ただし、益は独断で進めるほど良くなるものではなく、筋を通し、しかるべき手続きを踏んで動くことで初めて“益の志”が正しく通ります。

◆ 四爻の爻辞と解釈

【爻辞】

「中行(ちゅうこう)・公(こう)に告げて従わる。依りて国を遷(うつ)すことをなすに用うるに利ろし。」

【象伝】

「公(こう)に告げて従わるるは、以て志を益するなり。」

● 解釈

四爻は、上を動かして下へ益を施す実務の担い手にあたり、閉塞した状況を打開するために「移し替え」を行う象を取ります。ここでいう「国を遷す(うつ)す」とは、単なる引っ越しのような小事ではなく、仕組みや拠点、枠組みそのものを移して民を益するほどの大きな転換を指します。

しかし、それほど重大な変化は、この爻ひとりの判断で行うものではありません。だからこそ「公に告げて従わる」とあり、上に告げ、聴き入れられ、従う(承認される)ことが条件になります。これは、形式のためではなく、象伝が言うように “志を益する”=益の目的そのものを正しく通すためです。

また「中行(ちゅうこう)」は、道に適い、時に応じ、偏らずに進めることを意味します。動かすべき時に動き、動かし過ぎない――その中庸の運びによって、益は私的な思いつきではなく、公益として成立します。

そして「依りて(よりて)」とは、上の信任・恩徳・権威を依拠(よりどころ)として初めて実行できる、という含みです。自分の力だけで押し切るのではなく、正統な支えを得て行うから「利ろし」となるわけです。

◆ 含まれる教え

  • 大きな変化ほど、独断ではなく筋を通して動かすこと
  • 「益」は、思いつきの改革ではなく、困窮を救う目的に即して行うこと
  • 時と道を外さず、中行(ちゅうこう)=中庸の運びを保つこと
  • 上の信任を依りどころにして進めるとき、益は安定して通る

◆ 仕事

仕事では、方針転換・配置替え・拠点移動・契約の組み替えのような「移す」動きが起こりやすい時です。

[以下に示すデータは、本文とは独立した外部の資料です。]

What follows belongs to an exercise in optimizing a design on an open flow for a short achievable clock period and few clock cycles per item; a production flow would make more cautious choices. In this exercise RTL edits were held to simulation tests only and were not proved equivalent to the original. Power and IR drop assume default switching activity.

$ cat design.v
package ooo_pkg;
	typedef struct packed {
		logic [6:0]            funct7;
		logic [5-1:0] rs2;
		logic [5-1:0] rs1;
		logic [2:0]            funct3;
		logic [5-1:0] rd;
		logic [6:0]            opcode;
	} r_type_t;
	typedef struct packed {
		logic [11:0]           imm12;
		logic [5-1:0] rs1;
		logic [2:0]            funct3;
		logic [5-1:0] rd;
		logic [6:0]            opcode;
	} i_type_t;
	typedef union packed {
		r_type_t r;
		i_type_t i;
	} inst_t;
	typedef enum logic [2:0] {
		ALU_ADD,
		ALU_SUB,
		ALU_AND,
		ALU_OR,
		ALU_XOR,
		ALU_SLT,
		ALU_SLL,
		ALU_SRL
	} alu_op_e;
	typedef logic [3-1:0] rob_tag_t;
	typedef struct packed {
		logic             ready;
		rob_tag_t         tag;
		logic [32-1:0] value;
	} operand_t;
	typedef struct packed {
		logic                  valid;
		alu_op_e               alu_op;
		logic [5-1:0] dest;
		rob_tag_t              tag;
		operand_t              src1;
		operand_t              src2;
	} dispatch_packet_t;
	typedef struct packed {
		logic             valid;
		rob_tag_t         tag;
		logic [32-1:0] value;
	} cdb_packet_t;
	typedef struct packed {
		logic                  valid;
		logic                  wr_en;
		logic [5-1:0] dest;
		rob_tag_t              tag;
		logic [32-1:0]      value;
	} commit_packet_t;
endpackage
`timescale 1ns/1ps
module alu_stage (
	input  logic                      clock,
	input  logic                      reset,
	input  ooo_pkg::dispatch_packet_t issue,
	output ooo_pkg::cdb_packet_t      cdb
);
	logic [32-1:0]          op_a;
	logic [32-1:0]          op_b;
	logic [$clog2(32)-1:0]  shamt;
	logic [32-1:0]          result;
	logic                      valid_q;
	ooo_pkg::rob_tag_t                  tag_q;
	logic [32-1:0]          value_q;
	assign op_a  = issue.src1.value;
	assign op_b  = issue.src2.value;
	assign shamt = op_b[$clog2(32)-1:0];
	always_comb begin
		case (issue.alu_op)
			ooo_pkg::ALU_ADD: result = op_a + op_b;
			ooo_pkg::ALU_SUB: result = op_a - op_b;
			ooo_pkg::ALU_AND: result = op_a & op_b;
			ooo_pkg::ALU_OR:  result = op_a | op_b;
			ooo_pkg::ALU_XOR: result = op_a ^ op_b;
			ooo_pkg::ALU_SLT: result = {{(32-1){1'b0}}, $signed(op_a) < $signed(op_b)};
			ooo_pkg::ALU_SLL: result = op_a << shamt;
			ooo_pkg::ALU_SRL: result = op_a >> shamt;
			default: result = '0;
		endcase
	end
	always_ff @(posedge clock) begin
		if (reset)
			valid_q <= 1'b0;
		else
			valid_q <= issue.valid;
	end
	always_ff @(posedge clock) begin
		tag_q   <= issue.tag;
		value_q <= result;
	end
	assign cdb.valid = valid_q;
	assign cdb.tag   = tag_q;
	assign cdb.value = value_q;
endmodule
`timescale 1ns/1ps
module reservation_station (
	input  logic                      clock,
	input  logic                      reset,
	input  ooo_pkg::dispatch_packet_t dispatch,
	input  ooo_pkg::cdb_packet_t      cdb,
	output logic                      rs_full,
	output ooo_pkg::dispatch_packet_t issue
);
	logic                         valid_q  [4];
	ooo_pkg::alu_op_e             op_q     [4];
	logic [5-1:0]        dest_q   [4];
	ooo_pkg::rob_tag_t            tag_q    [4];
	logic                         s1_rdy_q [4];
	ooo_pkg::rob_tag_t            s1_tag_q [4];
	logic [32-1:0]             s1_val_q [4];
	logic                         s2_rdy_q [4];
	ooo_pkg::rob_tag_t            s2_tag_q [4];
	logic [32-1:0]             s2_val_q [4];
	ooo_pkg::operand_t            in_src1;
	ooo_pkg::operand_t            in_src2;
	logic [$clog2(4)-1:0] free_idx;
	logic [$clog2(4)-1:0] issue_idx;
	logic                         issue_found;
	function automatic ooo_pkg::operand_t capture(input ooo_pkg::operand_t op, input ooo_pkg::cdb_packet_t bus);
		ooo_pkg::operand_t res;
		res = op;
		if (!op.ready && bus.valid && bus.tag == op.tag) begin
			res.ready = 1'b1;
			res.value = bus.value;
		end
		capture = res;
	endfunction
	always_comb begin
		rs_full     = 1'b1;
		free_idx    = '0;
		issue_found = 1'b0;
		issue_idx   = '0;
		for (int i = 4-1; i >= 0; i--) begin
			if (!valid_q[i]) begin
				rs_full  = 1'b0;
				free_idx = i[$clog2(4)-1:0];
			end
			if (valid_q[i] && s1_rdy_q[i] && s2_rdy_q[i]) begin
				issue_found = 1'b1;
				issue_idx   = i[$clog2(4)-1:0];
			end
		end
	end
	always_comb begin
		issue.valid  = issue_found;
		issue.alu_op = op_q[issue_idx];
		issue.dest   = dest_q[issue_idx];
		issue.tag    = tag_q[issue_idx];
		issue.src1   = {s1_rdy_q[issue_idx], s1_tag_q[issue_idx], s1_val_q[issue_idx]};
		issue.src2   = {s2_rdy_q[issue_idx], s2_tag_q[issue_idx], s2_val_q[issue_idx]};
	end
	assign in_src1 = capture(dispatch.src1, cdb);
	assign in_src2 = capture(dispatch.src2, cdb);
	always_ff @(posedge clock) begin
		if (reset) begin
			for (int i = 0; i < 4; i++)
				valid_q[i] <= 1'b0;
		end else begin
			if (issue_found)
				valid_q[issue_idx] <= 1'b0;
			if (dispatch.valid)
				valid_q[free_idx] <= 1'b1;
		end
	end
	always_ff @(posedge clock) begin
		for (int i = 0; i < 4; i++) begin
			if (dispatch.valid && free_idx == i[$clog2(4)-1:0]) begin
				op_q[i]   <= dispatch.alu_op;
				dest_q[i] <= dispatch.dest;
				tag_q[i]  <= dispatch.tag;
				{s1_rdy_q[i], s1_tag_q[i], s1_val_q[i]} <= in_src1;
				{s2_rdy_q[i], s2_tag_q[i], s2_val_q[i]} <= in_src2;
			end else begin
				{s1_rdy_q[i], s1_tag_q[i], s1_val_q[i]} <=
					capture({s1_rdy_q[i], s1_tag_q[i], s1_val_q[i]}, cdb);
				{s2_rdy_q[i], s2_tag_q[i], s2_val_q[i]} <=
					capture({s2_rdy_q[i], s2_tag_q[i], s2_val_q[i]}, cdb);
			end
		end
	end
endmodule
`timescale 1ns/1ps
module reorder_buffer (
	input  logic                      clock,
	input  logic                      reset,
	input  ooo_pkg::dispatch_packet_t dispatch,
	input  ooo_pkg::cdb_packet_t      cdb,
	input  ooo_pkg::rob_tag_t         rs1_rob_tag,
	input  ooo_pkg::rob_tag_t         rs2_rob_tag,
	output logic                      rs1_rob_ready,
	output logic                      rs2_rob_ready,
	output logic [32-1:0]          rs1_rob_value,
	output logic [32-1:0]          rs2_rob_value,
	output logic                      rob_full,
	output ooo_pkg::rob_tag_t         alloc_tag,
	output ooo_pkg::commit_packet_t   commit
);
	ooo_pkg::rob_tag_t            head;
	ooo_pkg::rob_tag_t            tail;
	logic [3:0] count;
	logic [5-1:0] dest_q  [8];
	logic                  ready_q [8];
	logic [32-1:0]      value_q [8];
	ooo_pkg::operand_t rd1;
	ooo_pkg::operand_t rd2;
	function automatic ooo_pkg::operand_t read_entry(input ooo_pkg::rob_tag_t tag);
		ooo_pkg::operand_t op;
		op.tag = tag;
		if (ready_q[tag]) begin
			op.ready = 1'b1;
			op.value = value_q[tag];
		end else begin
			op.ready = cdb.valid && cdb.tag == tag;
			op.value = cdb.value;
		end
		read_entry = op;
	endfunction
	always_comb begin
		rd1 = read_entry(rs1_rob_tag);
		rd2 = read_entry(rs2_rob_tag);
	end
	assign rs1_rob_ready = rd1.ready;
	assign rs1_rob_value = rd1.value;
	assign rs2_rob_ready = rd2.ready;
	assign rs2_rob_value = rd2.value;
	assign rob_full  = count == (3+1)'(8);
	assign alloc_tag = tail;
	always_comb begin
		commit.valid = (count != '0) && ready_q[head];
		commit.dest  = dest_q[head];
		commit.wr_en = commit.valid && commit.dest != '0;
		commit.tag   = head;
		commit.value = value_q[head];
	end
	always_ff @(posedge clock) begin
		if (reset) begin
			head  <= '0;
			tail  <= '0;
			count <= '0;
			for (int i = 0; i < 8; i++)
				ready_q[i] <= 1'b0;
		end else begin
			if (dispatch.valid) begin
				ready_q[tail] <= 1'b0;
				tail          <= tail + 1'b1;
			end
			if (cdb.valid)
				ready_q[cdb.tag] <= 1'b1;
			if (commit.valid)
				head <= head + 1'b1;
			case ({dispatch.valid, commit.valid})
				2'b10:   count <= count + 1'b1;
				2'b01:   count <= count - 1'b1;
				default: count <= count;
			endcase
		end
	end
	always_ff @(posedge clock) begin
		if (dispatch.valid)
			dest_q[tail] <= dispatch.dest;
		if (cdb.valid)
			value_q[cdb.tag] <= cdb.value;
	end
endmodule
`timescale 1ns/1ps
module dispatch_unit (
	input  logic                      clock,
	input  logic                      reset,
	input  logic                      inst_valid,
	input  ooo_pkg::inst_t            inst,
	input  logic                      rob_full,
	input  logic                      rs_full,
	input  ooo_pkg::rob_tag_t         alloc_tag,
	output ooo_pkg::rob_tag_t         rs1_rob_tag,
	output ooo_pkg::rob_tag_t         rs2_rob_tag,
	input  logic                      rs1_rob_ready,
	input  logic                      rs2_rob_ready,
	input  logic [32-1:0]          rs1_rob_value,
	input  logic [32-1:0]          rs2_rob_value,
	input  ooo_pkg::commit_packet_t   commit,
	output logic                      inst_stall,
	output ooo_pkg::dispatch_packet_t dispatch
);
	logic [32-1:0] reg_file [32];
	logic             map_busy [32];
	ooo_pkg::rob_tag_t         map_tag  [32];
	logic             is_op;
	logic             is_op_imm;
	logic             accept;
	ooo_pkg::alu_op_e          alu_op;
	logic [32-1:0] imm;
	ooo_pkg::operand_t         src1;
	ooo_pkg::operand_t         src2;
	function automatic ooo_pkg::operand_t read_src(input logic [5-1:0] idx,
			input logic rob_ready, input logic [32-1:0] rob_value);
		ooo_pkg::operand_t op;
		op.tag = map_busy[idx] ? map_tag[idx] : '0;
		if (idx == '0) begin
			op.ready = 1'b1;
			op.value = '0;
		end else if (map_busy[idx]) begin
			op.ready = rob_ready;
			op.value = rob_value;
		end else begin
			op.ready = 1'b1;
			op.value = reg_file[idx];
		end
		read_src = op;
	endfunction
	assign is_op      = inst.r.opcode == 7'b0110011;
	assign is_op_imm  = inst.r.opcode == 7'b0010011;
	assign imm        = {{(32-12){inst.i.imm12[11]}}, inst.i.imm12};
	assign inst_stall = rob_full | rs_full;
	assign accept     = inst_valid & ~inst_stall;
	always_comb begin
		case (inst.r.funct3)
			3'b000: alu_op = (is_op && inst.r.funct7[5]) ? ooo_pkg::ALU_SUB : ooo_pkg::ALU_ADD;
			3'b001:     alu_op = ooo_pkg::ALU_SLL;
			3'b010:     alu_op = ooo_pkg::ALU_SLT;
			3'b100:     alu_op = ooo_pkg::ALU_XOR;
			3'b101:     alu_op = ooo_pkg::ALU_SRL;
			3'b110:      alu_op = ooo_pkg::ALU_OR;
			3'b111:     alu_op = ooo_pkg::ALU_AND;
			default:     alu_op = ooo_pkg::ALU_ADD;
		endcase
	end
	assign rs1_rob_tag = map_tag[inst.r.rs1];
	assign rs2_rob_tag = map_tag[inst.r.rs2];
	always_comb begin
		src1 = read_src(inst.r.rs1, rs1_rob_ready, rs1_rob_value);
		if (is_op_imm) begin
			src2.ready = 1'b1;
			src2.tag   = '0;
			src2.value = imm;
		end
		else
			src2 = read_src(inst.r.rs2, rs2_rob_ready, rs2_rob_value);
	end
	always_comb begin
		dispatch.valid  = accept & (is_op | is_op_imm);
		dispatch.alu_op = alu_op;
		dispatch.dest   = inst.r.rd;
		dispatch.tag    = alloc_tag;
		dispatch.src1   = src1;
		dispatch.src2   = src2;
	end
	always_ff @(posedge clock) begin
		if (reset) begin
			for (int i = 0; i < 32; i++) begin
				reg_file[i] <= '0;
				map_busy[i] <= 1'b0;
			end
		end else begin
			if (commit.wr_en)
				reg_file[commit.dest] <= commit.value;
			if (commit.valid && map_busy[commit.dest] && map_tag[commit.dest] == commit.tag)
				map_busy[commit.dest] <= 1'b0;
			if (dispatch.valid && dispatch.dest != '0)
				map_busy[dispatch.dest] <= 1'b1;
		end
	end
	always_ff @(posedge clock) begin
		if (dispatch.valid && dispatch.dest != '0)
			map_tag[dispatch.dest] <= alloc_tag;
	end
endmodule
`timescale 1ns/1ps
module ooo_core (
	input  logic                  clock,
	input  logic                  reset,
	input  logic                  inst_valid,
	input  ooo_pkg::inst_t        inst,
	output logic                  inst_stall,
	output logic                  commit_valid,
	output logic                  commit_wr_en,
	output logic [5-1:0] commit_wr_idx,
	output logic [32-1:0]      commit_wr_data
);
	ooo_pkg::dispatch_packet_t dispatch;
	ooo_pkg::rob_tag_t         alloc_tag;
	logic             rob_full;
	logic             rs_full;
	ooo_pkg::rob_tag_t         rs1_rob_tag;
	ooo_pkg::rob_tag_t         rs2_rob_tag;
	logic             rs1_rob_ready;
	logic             rs2_rob_ready;
	logic [32-1:0] rs1_rob_value;
	logic [32-1:0] rs2_rob_value;
	ooo_pkg::dispatch_packet_t issue;
	ooo_pkg::cdb_packet_t      cdb;
	ooo_pkg::commit_packet_t   commit;
	dispatch_unit u_dispatch (
		.clock         (clock),
		.reset         (reset),
		.inst_valid    (inst_valid),
		.inst          (inst),
		.rob_full      (rob_full),
		.rs_full       (rs_full),
		.alloc_tag     (alloc_tag),
		.rs1_rob_tag   (rs1_rob_tag),
		.rs2_rob_tag   (rs2_rob_tag),
		.rs1_rob_ready (rs1_rob_ready),
		.rs2_rob_ready (rs2_rob_ready),
		.rs1_rob_value (rs1_rob_value),
		.rs2_rob_value (rs2_rob_value),
		.commit        (commit),
		.inst_stall    (inst_stall),
		.dispatch      (dispatch)
	);
	reorder_buffer u_rob (
		.clock         (clock),
		.reset         (reset),
		.dispatch      (dispatch),
		.cdb           (cdb),
		.rs1_rob_tag   (rs1_rob_tag),
		.rs2_rob_tag   (rs2_rob_tag),
		.rs1_rob_ready (rs1_rob_ready),
		.rs2_rob_ready (rs2_rob_ready),
		.rs1_rob_value (rs1_rob_value),
		.rs2_rob_value (rs2_rob_value),
		.rob_full      (rob_full),
		.alloc_tag     (alloc_tag),
		.commit        (commit)
	);
	reservation_station u_rs (
		.clock    (clock),
		.reset    (reset),
		.dispatch (dispatch),
		.cdb      (cdb),
		.rs_full  (rs_full),
		.issue    (issue)
	);
	alu_stage u_alu (
		.clock (clock),
		.reset (reset),
		.issue (issue),
		.cdb   (cdb)
	);
	assign commit_valid   = commit.valid;
	assign commit_wr_en   = commit.wr_en;
	assign commit_wr_idx  = commit.dest;
	assign commit_wr_data = commit.value;
endmodule
$ cat run.sh
#!/bin/bash
# synth_recipe.tcl (not shown) runs the flow's synth.tcl, then flattens the netlist and writes it again
# the make line also repeats each setting of config.mk as NAME=value (left out here)
make -C /OpenROAD-flow-scripts/flow DESIGN_CONFIG=/design/flow/config.mk WORK_HOME=/design/flow/orfs CLKGATE_MAP_FILE= SYNTH_SCRIPT=/design/flow/synth_recipe.tcl finish
$ cat config.mk
export PLATFORM = sky130hd
export DESIGN_NAME = ooo_core
export DESIGN_NICKNAME = ooo_core
export VERILOG_FILES = /design/flow/design.v
export SDC_FILE = /design/flow/constraint.sdc
export NUM_CORES = 4
export LEC_CHECK = 0
export CAP_MARGIN = 20
export CORE_MARGIN = 2
export CORE_UTILIZATION = 40
export SLEW_MARGIN = 20
$ cat constraint.sdc
create_clock -name core_clock -period 8.0 [get_ports {clock}]
set_input_delay 1.6000 -clock core_clock [delete_from_list [all_inputs] [get_ports {clock}]]
set_output_delay 1.6000 -clock core_clock [all_outputs]
set_load 0.01 [all_outputs]
==> run summary <==
status finished clean; vias in the first global route 72,700; CP max stage delay 0.68 ns; Detailed Routing Iterations Pass 1 9; placed cell area 106,000 sq um; Post-synth EDFFs 1,728; # setup viols final 0; # IOs 75; Pwr per Cell Area 191 nW/um^2; H-tree level count 4; Setup CP Type flip-flop to flip-flop; Cell Area, Synth 101,000 sq um; internal power 16.3 mW; LEAKAGE 39.9 nW; Warnings, synthesis 13; Async SR Flop Fraction 0%; Max-cap violations 0; Hold WS 0.452 ns; # DRC 0; largest net degree at the start of global routing 120; Multi-input gate area 44,000 sq um; Die Height 506 um; die width 506 um; sequential cell area 53,800 sq um; GRT overflow 0; Max Buffers Root-to-Sink 3; CTS tree yes; CP max FO 16; CTS buffer count 192; # nets final 7,988; Clock power frac 42.6%; setup TNS 0 ns; synth top area cells edfxtp_1 52%, mux4_2 15%, nor2_1 4.9%; Sink Count 1,821; row count 184; register area share after synthesis 53.4%; Reg power frac 49.8%; hpwl dp 233 mm; Via density 6.60; Antenna Nets Post-Route 0; CTS resizes 0; Post-CTS Setup Bufs 0; initial cell density of the core 40.1%; layout filler cell count 22,600; global-route wire length before repair 524 mm; area fraction of the dominant cell type after synthesis 51.5%; f_max 151 MHz; Worst VDD drop 0.238 mV; min-delay worst type flip-flop to flip-flop; share of layout cells above drive strength 1 19.6%; final design area excluding fillers 112,000 sq um; Clock Latency Late Sink 0.86 ns; Slew @ Worst Pin 1.20 ns; Slew HR 19.8%; Synth area leader edfxtp_1; Post-Syn Instances 8,075; Area Growth Syn to Fin 11.0%; WP data arrival 7.38 ns; wire length per cell 32.4 um; Switching Share 23.6%; CTS hold repair buffers 0; Placer Congestion 0.972; Fin. Hold Viols 0; critical path's most frequent cell o21ai_0; crit path capture type flip-flop; P_sw 5.05 mW; CORE AREA 251,000 sq um; Avg Cell Area, Syn 12.5 sq um; Final min period 6.61 ns; initial antenna violation count 16; data required time of the critical path 8.77 ns; crit-path cells nand3_1, a31oi_4, buf_4, buf_4, o2111ai_1, o21a_1, ha_1, nor2b_1, o21ai_0, a31oi_1, a211oi_1, o21ai_0, buf_4, a311oi_1, o21ai_0, a31oi_1, o21ai_0, mux2_2, o21ai_1; clk_skew 0.0453 ns; CP Launch Type flip-flop; Vias 75,000; Slew Limit Fails 0; die area 256,000 sq um; synthesized flop and latch total 1,821; clk root buf clkbuf_16; unrepaired setup endpoints after global routing no; # port buffers 74; All-Layer GR Usage 27.9%; final WL 368 mm; period utilisation layout 82.7%; leading register cell type out of synthesis edfxtp_1; Clock transition at path regs 0.07 ns; Iter 0 DRT Violations 11,900; Gate power share 7.6%; Crit-path slowest cell a31oi_4; Netlist cell types 88
## Yosys cell counts, types with 21 or more instances
cell      count
a211oi_1     49
a21o_1       25
a21oi_1     217
a221o_1      41
a221oi_1     44
a222oi_1     34
a22o_1      120
a22oi_1     180
a31oi_1      51
and3_1       30
buf_1       137
buf_2        86
buf_4        49
clkbuf_1    527
dfxtp_1      93
edfxtp_1   1728
ha_1        102
inv_1       152
mux2_2      115
mux2i_1     373
mux4_2      693
nand2_1     730
nand2b_1     32
nand3_1     184
nand4_1      59
nor2_1     1304
nor2b_1      27
nor3_1       80
o211ai_1     29
o21a_1       50
o21ai_0     258
o221ai_1     48
o22a_1       21
o22ai_1      26
xnor2_1      27
xor2_1       30
## metal layers
metal / track usage, % / part of all wire [%]
met5: 0 / 0.024
met4: 9.54 / 3.7
met3: 6.90 / 13
met2: 43.8 / 46
met1: 37.9 / 38
## sequential cells by signal, indices dropped and copies added, names as in the netlist, named ones only
| register | flops |
|---|---|
| u_rs.tag_q | 12 |
| u_rs.s2_tag_q | 12 |
| u_rs.s1_rdy_q | 4 |
| u_rob.tail | 3 |
| u_dispatch.reg_file | 1024 |
| u_rob.ready_q | 8 |
| u_dispatch.map_busy | 32 |
| u_rs.s2_val_q | 128 |
| u_rs.s1_tag_q | 12 |
| u_rob.count | 4 |
| u_alu.value_q | 32 |
| u_alu.tag_q | 3 |
| u_rs.valid_q | 4 |
| u_rs.op_q | 12 |
| u_rob.dest_q | 40 |
| u_rob.head | 3 |
| u_rs.s1_val_q | 128 |
| u_rs.s2_rdy_q | 4 |
| u_dispatch.map_tag | 96 |
| u_rob.value_q | 256 |
| u_alu.valid_q | 1 |
## worst paths after layout
check / start / to / slack, ns / depth (start not counted)
setup / recovery: u_rs.valid_q[2] / u_alu.value_q[30] / 1.39 / 19
hold / removal: u_rs.tag_q[0][0] / u_alu.tag_q[0] / 0.45 / 2
setup reg to reg: u_rs.valid_q[2] / u_alu.value_q[30] / 1.39 / 19
hold reg to reg: u_rs.tag_q[0][0] / u_alu.tag_q[0] / 0.45 / 2
## layout make-up
type	count	share of cell area, %
multi-input combinational	5322	39.4
inverter	162	0.546
antenna	4	0.00895
sequential	1821	48.1
tap	3348	3.75
timing repair buffer	349	2.63
clock inverter	122	1.11
clock buffer	233	4.52
## critical path, delay by kind of cell, from the launching register on
kind / cells / cell delay, ns
compound gates: 12 / 3.83
buf+inv: 3 / 0.80
simple gates: 2 / 0.64
flops: 1 / 0.49
fa+ha+maj: 1 / 0.49
mux: 1 / 0.28
## logic make-up (layout without fill, tap and decap cells)
| kind of cell | after synthesis | in the layout | share of synthesized area, % |
|---|---|---|---|
| compound gates | 1386 | 1386 | 9.75 |
| other cells | 1 | 39 | 0.00372 |
| buf+inv | 966 | 866 | 3.93 |
| mux | 1185 | 1185 | 20.6 |
| flops | 1821 | 1821 | 53.4 |
| xor+xnor | 57 | 57 | 0.496 |
| fa+ha+maj | 105 | 105 | 1.33 |
| simple gates | 2554 | 2554 | 10.6 |
## power by group through the flow
| stage | registers (mW) | clock network, mW | logic, mW |
|---|---|---|---|
| 4_1_cts | 10.7 | 9.17 | 1.59 |
| 5_1_grt | 10.7 | 9.54 | 1.67 |
| 6_report | 10.7 | 9.11 | 1.63 |
| 3_3_place_gp | 10.8 | 0 | 1.57 |
| 2_1_floorplan | 10.8 | 0 | 0.987 |
| 3_5_place_dp | 10.9 | 0 | 1.58 |
## cell usage in the layout, fill, tap and decap left out, types with 30 or more instances in the layout
master / count
a211oi_1: 49
a21oi_1: 216
a221o_1: 41
a221oi_1: 44
a222oi_1: 34
a22o_1: 120
a22oi_1: 180
a31oi_1: 50
and3_1: 30
buf_4: 268
clkbuf_1: 35
clkbuf_16: 195
clkdlybuf4s50_1: 63
clkinv_1: 44
clkinv_2: 33
conb_1: 35
dfxtp_1: 90
edfxtp_1: 1728
ha_1: 102
inv_1: 151
mux2_2: 114
mux2i_1: 341
mux2i_4: 35
mux4_2: 693
nand2_1: 669
nand2_2: 61
nand2b_1: 31
nand3_1: 183
nand4_1: 59
nor2_1: 1292
nor3_1: 75
o21a_1: 50
o21ai_0: 257
o221ai_1: 48
xor2_1: 30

ただし、当事者の力だけで決め切れるというより、上の意向・承認・任命によって動かされる面もあり、見通しが立ちにくく苦慮することもあります。

一方で、この爻の要は「他を益するために動く」です。

短期の利益よりも、将来の発展のために投資・整備を行う、あるいは誰かのために計らう(場を貸す・資源を回す等)ことで、結果として筋が通りやすくなります。

新規の派手な拡張より、基礎を固めるための変更が吉です。

◆ 恋愛

縁談は、基本的に「まとまる」方向が見えますが、途中で条件や形が変わるなど、“模様替え”が入りやすい象があります。

また、本人の意思だけで進めるより、周囲(目上・仲介)に告げて整えるほど安定します。

結婚後の生活設計や役割分担など、最初の取り決めを丁寧にするほど良いでしょう。

◆ 風雷益(四爻)が教えてくれる生き方

四爻が教えるのは、**「変えるべきものを、筋を通して変える」**という生き方です。

大きな転換は、勢いだけでは続きません。

中行(ちゅうこう)を守り、公に告げて従われ、正統な支えに依って動く――その順序を踏むことで、変化は“益”として人を救い、全体を活かす力になります。

「志を益する」ために、正しく動く。

これが、風雷益・四爻の歩み方です。